Отец и мать сидели за столом, посредине которого красовался новенький электрический чайник, стояли красивые, в розах, чашки и ваза с конфетами и печеньем. Дайнека села рядом.

В комнату вошла Зинаида Дмитриевна, неся огромное блюдо с пирогами.

– Спасибо, Зинаида Дмитриевна. Может, действительно махнете с нами в Москву? – отец говорил серьезно.

– Нет, уж лучше вы ко мне приезжайте следующим годом.

– Приедем, непременно приедем, – пообещала Дайнека.

– Людмила, – тихо сказал Вячеслав Алексеевич, – хотел у тебя спросить…

– Спрашивай, папа.

– Валентин рассказывал тебе, как он убил охранников?

– Я только запомнила слова: «Убивать человека просто.

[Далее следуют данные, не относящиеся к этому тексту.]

[config.mk]
export PLATFORM = sky130hd
export DESIGN_NAME = apb_timer_regs
export DESIGN_NICKNAME = d
export VERILOG_FILES = /design/src/rtl/apb_timer_pkg.sv /design/src/rtl/apb_timer_regs_prescaler.sv /design/src/rtl/apb_timer_regs.sv
export SDC_FILE = /design/constraint.sdc
export NUM_CORES = 1
export LEC_CHECK = 0
export ABC_AREA = 1
export BUFFER_PORTS_ARGS = -buffer_cell sky130_fd_sc_hd__buf_4
export CAP_MARGIN = 20
export CORE_MARGIN = 1
export CORE_UTILIZATION = 35
export DETAILED_ROUTE_END_ITERATION = 7
export HOLD_SLACK_MARGIN = 0.08
export PLACE_DENSITY = 0.58
export SYNTH_ARGS = -nofsm -noshare
export SYNTH_HDL_FRONTEND = slang
export SYNTH_SLANG_ARGS = --single-unit
[constraint.sdc]
create_clock -name clk -period 1 [get_ports clk]
set_input_delay 0.1 -clock clk [delete_from_list [all_inputs] [get_ports clk]]
set_output_delay 0.1 -clock clk [all_outputs]
set_load 0.05 [all_outputs]
File: config.mk
export PLATFORM = sky130hd
export DESIGN_NAME = adaptive_threshold_stream_flat
export DESIGN_NICKNAME = d
export VERILOG_FILES = /design/src/rtl/adaptive_threshold_stream_pkg.sv /design/src/rtl/adaptive_threshold_stream_if.sv /design/src/rtl/adaptive_threshold_stream_window_sum.sv /design/src/rtl/adaptive_threshold_stream.sv /design/src/flat_wrapper.sv
export SDC_FILE = /design/constraint.sdc
export NUM_CORES = 1
export LEC_CHECK = 0
export BUFFER_PORTS_ARGS = -buffer_cell sky130_fd_sc_hd__buf_2
export CAP_MARGIN = 5
export CORE_ASPECT_RATIO = 0.7
export CORE_UTILIZATION = 35
export CTS_CLUSTER_SIZE = 10
export DETAILED_ROUTE_END_ITERATION = 8
export GPL_ROUTABILITY_DRIVEN = 1
export PLACE_DENSITY = 0.63
export SYNTH_ARGS = -nofsm -noshare
export SYNTH_HDL_FRONTEND = slang
export SYNTH_SLANG_ARGS = --single-unit
export TNS_END_PERCENT = 30
File: constraint.sdc
create_clock -name clock -period 10.45 [get_ports clock]
set_clock_uncertainty 0.15 [all_clocks]
set_input_delay 0.5225 -clock clock [delete_from_list [all_inputs] [get_ports clock]]
set_output_delay 0.5225 -clock clock [all_outputs]
set_load 0.01 [all_outputs]
File: src/rtl/adaptive_threshold_stream_pkg.sv
// Shared types and sizing helpers for the adaptive threshold engine and its window sub-module.
package at_pkg;

  typedef enum logic [1:0] {
    IDLE,
    RUN,
    DONE
  } state_e;

  localparam int CYCLE_W = 24;

  // Ceiling log2 for the supported window range 2..64.
  function automatic int log2_win(input int win);
    int r;
    r = 0;
    for (int i = 0; i < 7; i++) begin
      if ((1 << i) < win) r = i + 1;
    end
    return r;
  endfunction

  function automatic int sum_width(input int pix_w, input int win);
    return pix_w + log2_win(win);
  endfunction

endpackage

File: src/rtl/adaptive_threshold_stream_if.sv
// Pixel-in / result-out stream bundle: master is the pixel source and frame-memory sink, slave is the engine.
interface adaptive_threshold_stream_if #(
  parameter int PIX_W = 8,
  parameter int XW    = 8,
  parameter int YW    = 8
) ();

  logic             in_valid;
  logic             in_ready;
  logic [PIX_W-1:0] in_pixel;
  logic [XW-1:0]    oX;
  logic [YW-1:0]    oY;
  logic             oValue;
  logic             oValid;

  modport master (
    output in_valid, in_pixel,
    input  in_ready, oX, oY, oValue, oValid
  );

  modport slave (
    input  in_valid, in_pixel,
    output in_ready, oX, oY, oValue, oValid
  );

endinterface

File: src/rtl/adaptive_threshold_stream_window_sum.sv
// Trailing horizontal window: WIN-deep shift register plus running sum. The sum output already
// includes the pixel presented this cycle, so the decision can be made in the same cycle.
module window_sum
  import at_pkg::*;
#(
  parameter int PIX_W = 8,
  parameter int WIN   = 8
) (
  input  logic                               clock,
  input  logic                               not_reset,
  input  logic                               load,
  input  logic                               shift,
  input  logic [PIX_W-1:0]                   pixel,
  output logic [sum_width(PIX_W, WIN)-1:0]   sum
);

  localparam int LOG = log2_win(WIN);
  localparam int SW  = sum_width(PIX_W, WIN);

  logic [PIX_W-1:0] win_q [WIN];
  logic [PIX_W-1:0] win_d [WIN];
  logic [SW-1:0]    sum_q, sum_d;

  // NOTE: every variable gets its default before the if/else, so no path leaves it unassigned (no latch).
  always_comb begin
    win_d = win_q;
    sum_d = sum_q;
    if (load) begin
      for (int i = 0; i < WIN; i++) win_d[i] = pixel;
      sum_d = {pixel, {LOG{1'b0}}};
    end else if (shift) begin
      sum_d    = sum_q + SW'(pixel) - SW'(win_q[WIN-1]);
      win_d[0] = pixel;
      for (int i = 1; i < WIN; i++) win_d[i] = win_q[i-1];
    end
  end

  // NOTE: the window is a handful of flops that must read as zero after reset, so it is reset like
  // any other register instead of being treated as an uninitialised memory.
  always_ff @(posedge clock or negedge not_reset) begin
    if (!not_reset) begin
      for (int i = 0; i < WIN; i++) win_q[i] <= '0;
      sum_q <= '0;
    end else begin
      win_q <= win_d;
      sum_q <= sum_d;
    end
  end

  assign sum = sum_d;

endmodule

File: src/rtl/adaptive_threshold_stream.sv
// Streaming adaptive-threshold engine: binarises raster pixels against a trailing window mean.
// Optional per-frame cycle counter enabled by `define ADAPTIVE_THRESHOLD_CYCLE_COUNT_EN.
module adaptive_threshold_stream
  import at_pkg::*;
#(
  parameter int IMG_W = 160,
  parameter int IMG_H = 120,
  parameter int PIX_W = 8,
  parameter int WIN   = 8,
  parameter int XW    = 8,
  parameter int YW    = 8
) (
  input  logic                       clock,
  input  logic                       not_reset,
  input  logic                       start,
  input  logic [PIX_W-1:0]           offset,
  input  logic                       invert,
  adaptive_threshold_stream_if.slave stream,
  output logic                       busy,
  output logic                       done,
  output logic [CYCLE_W-1:0]         cycle_count
);

  localparam int LOG = log2_win(WIN);
  localparam int SW  = sum_width(PIX_W, WIN);

  state_e           state_q, state_d;
  logic [XW-1:0]    x_q, x_d, ox_q, ox_d;
  logic [YW-1:0]    y_q, y_d, oy_q, oy_d;
  logic [PIX_W-1:0] offset_q, offset_d;
  logic             invert_q, invert_d;
  logic             ovalue_q, ovalue_d;
  logic             ovalid_q, ovalid_d;
  logic             done_q, done_d;

  logic             transfer, row_end, last_pixel, raw;
  logic [SW-1:0]    sum;
  logic [PIX_W-1:0] mean;

  assign transfer   = stream.in_valid && (state_q == RUN);
  assign row_end    = (x_q == XW'(IMG_W - 1));
  assign last_pixel = transfer && row_end && (y_q == YW'(IMG_H - 1));

  window_sum #(.PIX_W(PIX_W), .WIN(WIN)) u_window (
    .clock     (clock),
    .not_reset (not_reset),
    .load      (transfer && (x_q == '0)),
    .shift     (transfer && (x_q != '0)),
    .pixel     (stream.in_pixel),
    .sum       (sum)
  );

  // One extra bit so pixel + offset cannot wrap past the mean.
  assign mean = sum[SW-1:LOG];
  assign raw  = ({1'b0, stream.in_pixel} + {1'b0, offset_q}) > {1'b0, mean};

  always_comb begin
    state_d  = state_q;
    x_d      = x_q;
    y_d      = y_q;
    offset_d = offset_q;
    invert_d = invert_q;
    ox_d     = ox_q;
    oy_d     = oy_q;
    ovalue_d = ovalue_q;
    ovalid_d = transfer;
    done_d   = (state_q == DONE);
    if (transfer) begin
      ox_d     = x_q;
      oy_d     = y_q;
      ovalue_d = raw ^ invert_q;
    end
    unique case (state_q)
      IDLE: begin
        if (start) begin
          state_d  = RUN;
          x_d      = '0;
          y_d      = '0;
          offset_d = offset;
          invert_d = invert;
        end
      end
      RUN: begin
        if (transfer) begin
          if (row_end) begin
            x_d = '0;
            y_d = last_pixel ? '0 : y_q + YW'(1);
          end else begin
            x_d = x_q + XW'(1);
          end
          if (last_pixel) state_d = DONE;
        end
      end
      DONE:    state_d = IDLE;
      default: state_d = IDLE;
    endcase
  end

  // NOTE: state registers use non-blocking assignments so every flop samples pre-edge values.
  always_ff @(posedge clock or negedge not_reset) begin
    if (!not_reset) begin
      state_q  <= IDLE;
      x_q      <= '0;
      y_q      <= '0;
      offset_q <= '0;
      invert_q <= 1'b0;
      ox_q     <= '0;
      oy_q     <= '0;
      ovalue_q <= 1'b0;
      ovalid_q <= 1'b0;
      done_q   <= 1'b0;
    end else begin
      state_q  <= state_d;
      x_q      <= x_d;
      y_q      <= y_d;
      offset_q <= offset_d;
      invert_q <= invert_d;
      ox_q     <= ox_d;
      oy_q     <= oy_d;
      ovalue_q <= ovalue_d;
      ovalid_q <= ovalid_d;
      done_q   <= done_d;
    end
  end

`ifdef ADAPTIVE_THRESHOLD_CYCLE_COUNT_EN
  logic [CYCLE_W-1:0] cyc_q, cyc_d;

  always_comb begin
    cyc_d = cyc_q;
    if (state_q == IDLE) begin
      if (start) cyc_d = '0;
    end else if (cyc_q != '1) begin
      cyc_d = cyc_q + CYCLE_W'(1);
    end
  end

  always_ff @(posedge clock or negedge not_reset) begin
    if (!not_reset) cyc_q <= '0;
    else            cyc_q <= cyc_d;
  end

  assign cycle_count = cyc_q;
`else
  assign cycle_count = '0;
`endif

  // busy covers DONE too, so it falls in the same cycle done pulses.
  assign busy            = (state_q != IDLE);
  assign done            = done_q;
  assign stream.in_ready = (state_q == RUN);
  assign stream.oX       = ox_q;
  assign stream.oY       = oy_q;
  assign stream.oValue   = ovalue_q;
  assign stream.oValid   = ovalid_q;

endmodule

File: src/flat_wrapper.sv
// flat-port wrapper written by rule: the top's interface ports become plain ports
module adaptive_threshold_stream_flat import at_pkg::*;
#(
  parameter int IMG_W = 160,
  parameter int IMG_H = 120,
  parameter int PIX_W = 8,
  parameter int WIN   = 8,
  parameter int XW    = 8,
  parameter int YW    = 8
)
  (clock, not_reset, start, offset, invert, busy, done, cycle_count, stream_in_valid, stream_in_pixel, stream_in_ready, stream_oX, stream_oY, stream_oValue, stream_oValid);
  adaptive_threshold_stream_if #(.PIX_W(PIX_W), .XW(XW), .YW(YW)) stream_i ();
  input  logic clock;
  input  logic not_reset;
  input  logic start;
  input  logic [PIX_W-1:0] offset;
  input  logic invert;
  output logic busy;
  output logic done;
  output logic [CYCLE_W-1:0] cycle_count;
  input wire logic [$bits(stream_i.in_valid)-1:0] stream_in_valid;
  input wire logic [$bits(stream_i.in_pixel)-1:0] stream_in_pixel;
  output wire logic [$bits(stream_i.in_ready)-1:0] stream_in_ready;
  output wire logic [$bits(stream_i.oX)-1:0] stream_oX;
  output wire logic [$bits(stream_i.oY)-1:0] stream_oY;
  output wire logic [$bits(stream_i.oValue)-1:0] stream_oValue;
  output wire logic [$bits(stream_i.oValid)-1:0] stream_oValid;
  assign stream_i.in_valid = stream_in_valid;
  assign stream_i.in_pixel = stream_in_pixel;
  assign stream_in_ready = stream_i.in_ready;
  assign stream_oX = stream_i.oX;
  assign stream_oY = stream_i.oY;
  assign stream_oValue = stream_i.oValue;
  assign stream_oValid = stream_i.oValid;
  adaptive_threshold_stream #(.IMG_W(IMG_W), .IMG_H(IMG_H), .PIX_W(PIX_W), .WIN(WIN), .XW(XW), .YW(YW)) u_core (.clock(clock), .not_reset(not_reset), .start(start), .offset(offset), .invert(invert), .stream(stream_i), .busy(busy), .done(done), .cycle_count(cycle_count));
endmodule
==> impl_metrics.env <==
export IMPL_hold_viol_final=6
export IMPL_avgViaCountPerCell=4.79
export IMPL_cp_depth=16
export IMPL_die_height_microns=116
export IMPL_slew_viol_final=0
export IMPL_combPwrFrac_pct=44.8
export IMPL_path_max_fanout=4
export IMPL_setup_worst_path_class="register to register"
export IMPL_drc=0
export IMPL_vias=4813
export IMPL_max_freq_mhz=231
export IMPL_peakVddDrop_mv=0.124
export IMPL_power_switching_mw=0.916
export IMPL_seqCellArea_sq_mm=0.00303
export IMPL_ant_nets=0
export IMPL_setup_violations=0
export IMPL_yosys_top_cells_area="dfrtp_1 47%, nand2_1 9.5%, o21ai_0 6.9%"
export IMPL_antenna_found_initial=0
export IMPL_synth_area_leader_cell="dfrtp_1"
export IMPL_start_util_pct=35.8
export IMPL_syn_instance_count=725
export IMPL_multi_input_area_sq_mm=0.00305
export IMPL_r2r_start="u_core.u_window.win_q[2]"
export IMPL_hp_class="primary input to asynchronous set/reset pin"
export IMPL_synth_seq_cells=121
export IMPL_synthArstFlopShare_pct=100
export IMPL_fin_hold_ws_ns=-0.0160
export IMPL_syn_cell_area_sq_mm=0.00645
export IMPL_crit_chain="fa_1 > inv_1 > ha_1 > nor2b_1 > o31a_1 > o211a_1 > a211oi_1 > mux2i_1 > o211a_1 > ha_1 > and3_1 > a211oi_1 > a31oi_1 > a221oi_1 > xor2_1 > o21ai_0"
export IMPL_grt_max_degree=125
export IMPL_cts_resized_gates=0
export IMPL_rows=41
export IMPL_clkPwrFrac_pct=24.0
export IMPL_clkTransAtPathRegs_ns=0.05
export IMPL_synth_commonest_cells="164 x nand2_1, 121 x dfrtp_1, 89 x o21ai_0, 75 x a21oi_1, 45 x inv_1"
export IMPL_p_int_mw=1.45
export IMPL_p_per_area_mw_per_mm2=322
export IMPL_end_kind="register"
export IMPL_wl_per_cell_microns=13.1
export IMPL_critPathArrivalTime_ns=4.45
export IMPL_syn_to_final_growth_pct=13.9
export IMPL_synth_edff_count=0
export IMPL_h_tree_depth=4
export IMPL_failed_checks="negative hold slack"
export IMPL_grt_pass1_wl_microns=22300
export IMPL_r2r_cells=16
export IMPL_dr_pass1_iters=4
export IMPL_drt_wl_total_microns=13200
export IMPL_synth_ff_type="dfrtp_1"
export IMPL_critPathLaunchType="register"
export IMPL_die_x_microns=164
export IMPL_slew_headroom_pct=29.2
export IMPL_synth_warnings=0
export IMPL_crit_end="u_core.stream.oValue"
export IMPL_drive_above_1_share_pct=11.7
export IMPL_seq_power_share_pct=31.2
export IMPL_hold_buffers=0
export IMPL_synth_top_area_share_pct=46.9
export IMPL_core_sq_mm=0.0180
export IMPL_reg2reg_slack_ns=6.13
export IMPL_path_delay_family="compound AO/OA/AOI/OAI gates"
export IMPL_grt_util_all_layers_pct=15.0
export IMPL_syn_avg_cell_area_sq_um=8.90
export IMPL_critPathLaunch="u_core.u_window.win_q[2]"
export IMPL_ys_types=55
export IMPL_tightest_slew_ns=1.06
export IMPL_final_area_sq_mm=0.00735
export IMPL_finalWeightedCongestion=0.833
export IMPL_worstReg2RegEnd="u_core.stream.oValue"
export IMPL_place_area_sq_mm=0.00678
export IMPL_worst_slack_ns=6.13
export IMPL_ioPinCount=66
export IMPL_cts_tree="built"
export IMPL_post_synth_top_count_cell="nand2_1"
export IMPL_antennaDiodeCount=0
export IMPL_die_area_sq_mm=0.0190
export IMPL_finalCriticalPeriod_ns=4.32
export IMPL_rsz0062_at_grt="no"
export IMPL_overflow=0
export IMPL_grt_pass1_vias=4306
export IMPL_switching_share_pct=38.6
export IMPL_total_power_mw=2.37
export IMPL_post_cts_setup_buffers=0
export IMPL_pre_cts_slack_ns=5.77
export IMPL_clk_latency_ns=0.41
export IMPL_status="finished with violations"
export IMPL_finalCritPeriodShare_pct=41.3
export IMPL_max_stage_delay_ns=0.51
export IMPL_tns_ns=0
export IMPL_power_leakage_nw=3.55
export IMPL_dp_hpwl_microns=8940
export IMPL_cts_num_sinks=121
export IMPL_nNetsFinal=817
export IMPL_cp_num_buf_inv=1
export IMPL_drt_iter0_markers=367
export IMPL_port_buffers=41
export IMPL_clockRootBuffer="clkbuf_16"
export IMPL_required_ns=10.58
export IMPL_cts_buffers=17
export IMPL_drv_cap=0
export IMPL_slowest_stage="fa_1"
export IMPL_clockBufferDepth=2
export IMPL_seq_area_frac_synth_pct=46.9
export IMPL_fill_cells=1800
-- kinds of logic (layout without fill, tap and decap cells) --
kind of cell	Yosys count	in the layout	share of synthesized area (%)
buffers and inverters	100	120	7.29
other	1	24	0.0581
adders and majority gates	39	39	8.61
AOI/OAI and AO/OA	204	204	17.8
muxes	3	3	0.485
DFF	121	121	46.9
and+or+nand+nor	240	240	16.5
xor gates and xnor gates	17	17	2.31
-- placed cells by master, fill, tap and decap left out, drive strengths merged, types with 8 or more instances in the layout --
cell / instances
nand2: 164
dfrtp: 121
o21ai: 92
a21oi: 75
inv: 45
buf: 45
ha: 30
conb: 24
nor2: 24
clkbuf: 24
nand3: 11
xor2: 10
fa: 9
and3: 9
nor2b: 8
-- per-stage QoR --
| step | utilization, % | hold WS [ns] | std cells |
|---|---|---|---|
| after global routing | 40.8 | 0.0396 | 1004 |
| final | 40.8 | -0.0160 | 1004 |
| after detailed placement | 37.6 | 0.307 | 974 |
| after floorplan | - | 0.0769 | 748 |
| after global placement | 37.6 | 0.310 | 974 |
| after CTS | 40.8 | 0.00347 | 1004 |
-- per-layer routing --
layer / vias up / track usage, % / part of all wire, %
met4: 0 / 3.52 / 0.53
met1: 2260 / 24.0 / 57
met2: 76 / 19.2 / 39
li1: 2470 / - / -
met3: 7 / 4.33 / 4.0
met5: - / 0 / 0
-- worst register-to-register path, stage by stage (launching register included) --
cell	delay, ns
dfrtp_1	0.41
fa_1	0.51
inv_1	0.04
ha_1	0.32
nor2b_1	0.16
o31a_1	0.29
o211a_1	0.23
a211oi_1	0.29
mux2i_1	0.27
o211a_1	0.18
ha_1	0.25
and3_1	0.19
a211oi_1	0.22
a31oi_1	0.06
a221oi_1	0.37
xor2_1	0.16
o21ai_0	0.08
-- layout make-up --
cell class	instances	area share [%]
Clock inverter	6	1.24
Sequential cell	121	41.2
Tap cell	236	4.02
Clock buffer	24	6.56
Multi-Input combinational cell	527	41.4
Timing Repair Buffer	45	3.24
Inverter	45	2.30
-- power by group through the flow --
stage | clock (mW) | sequential, mW | combinational [mW]
global placement | 0 | 0.742 | 1.03
global route | 0.605 | 0.765 | 1.22
floorplan | 0 | 0.722 | 0.839
CTS | 0.582 | 0.741 | 1.06
detailed placement | 0 | 0.743 | 1.06
finish | 0.569 | 0.740 | 1.06
-- state kept, by name (all words and copies together), names as in the netlist, 2 cells and up --
| register | flops |
|---|---|
| u_core.u_window.win_q | 64 |
| u_core.u_window.sum_q | 11 |
| u_core.offset_q | 8 |
| u_core.stream.oX | 8 |
| u_core.stream.oY | 8 |
| u_core.x_q | 8 |
| u_core.y_q | 8 |
| u_core.state_q | 2 |
-- worst min path at each step --
stage | startpoint | end | cells past startpoint
3_3_place_gp | u_core.stream.oY[0] | u_core.stream.oY[0] | 2
4_1_cts | not_reset | u_core.u_window.win_q[39] | 1
6_report | not_reset | u_core.u_window.win_q[27] | 1
2_1_floorplan | not_reset | u_core.done | 0
3_5_place_dp | u_core.stream.oY[0] | u_core.stream.oY[0] | 2
5_1_grt | not_reset | u_core.u_window.win_q[27] | 1
No activity file was read; power rests on OpenSTA's default activity.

У него такая тонкая шея…»

– Что он еще говорил? – лицо Вячеслава Алексеевича посуровело.

– Еще он говорил, что трудно только первый раз. Потом это работа.

– Ой, лишеньки мои, душегубец проклятый… – запричитала Зинаида Дмитриевна.

– Почему ты спрашиваешь? – Дайнеке хотелось понять отца.

– Пока тебя искали, сюда часто заходил Ломашкевич. Он высказал, на мой взгляд, очень интересную мысль. Следователь считает, что Маргариту Марцевич убил настоящий профессионал. И мы знаем, что для этого Валентин остался в вагоне. А вот по поводу охранников… Ломашкевич считает, что там действовал другой, менее профессиональный человек. Дилетант – так он его назвал.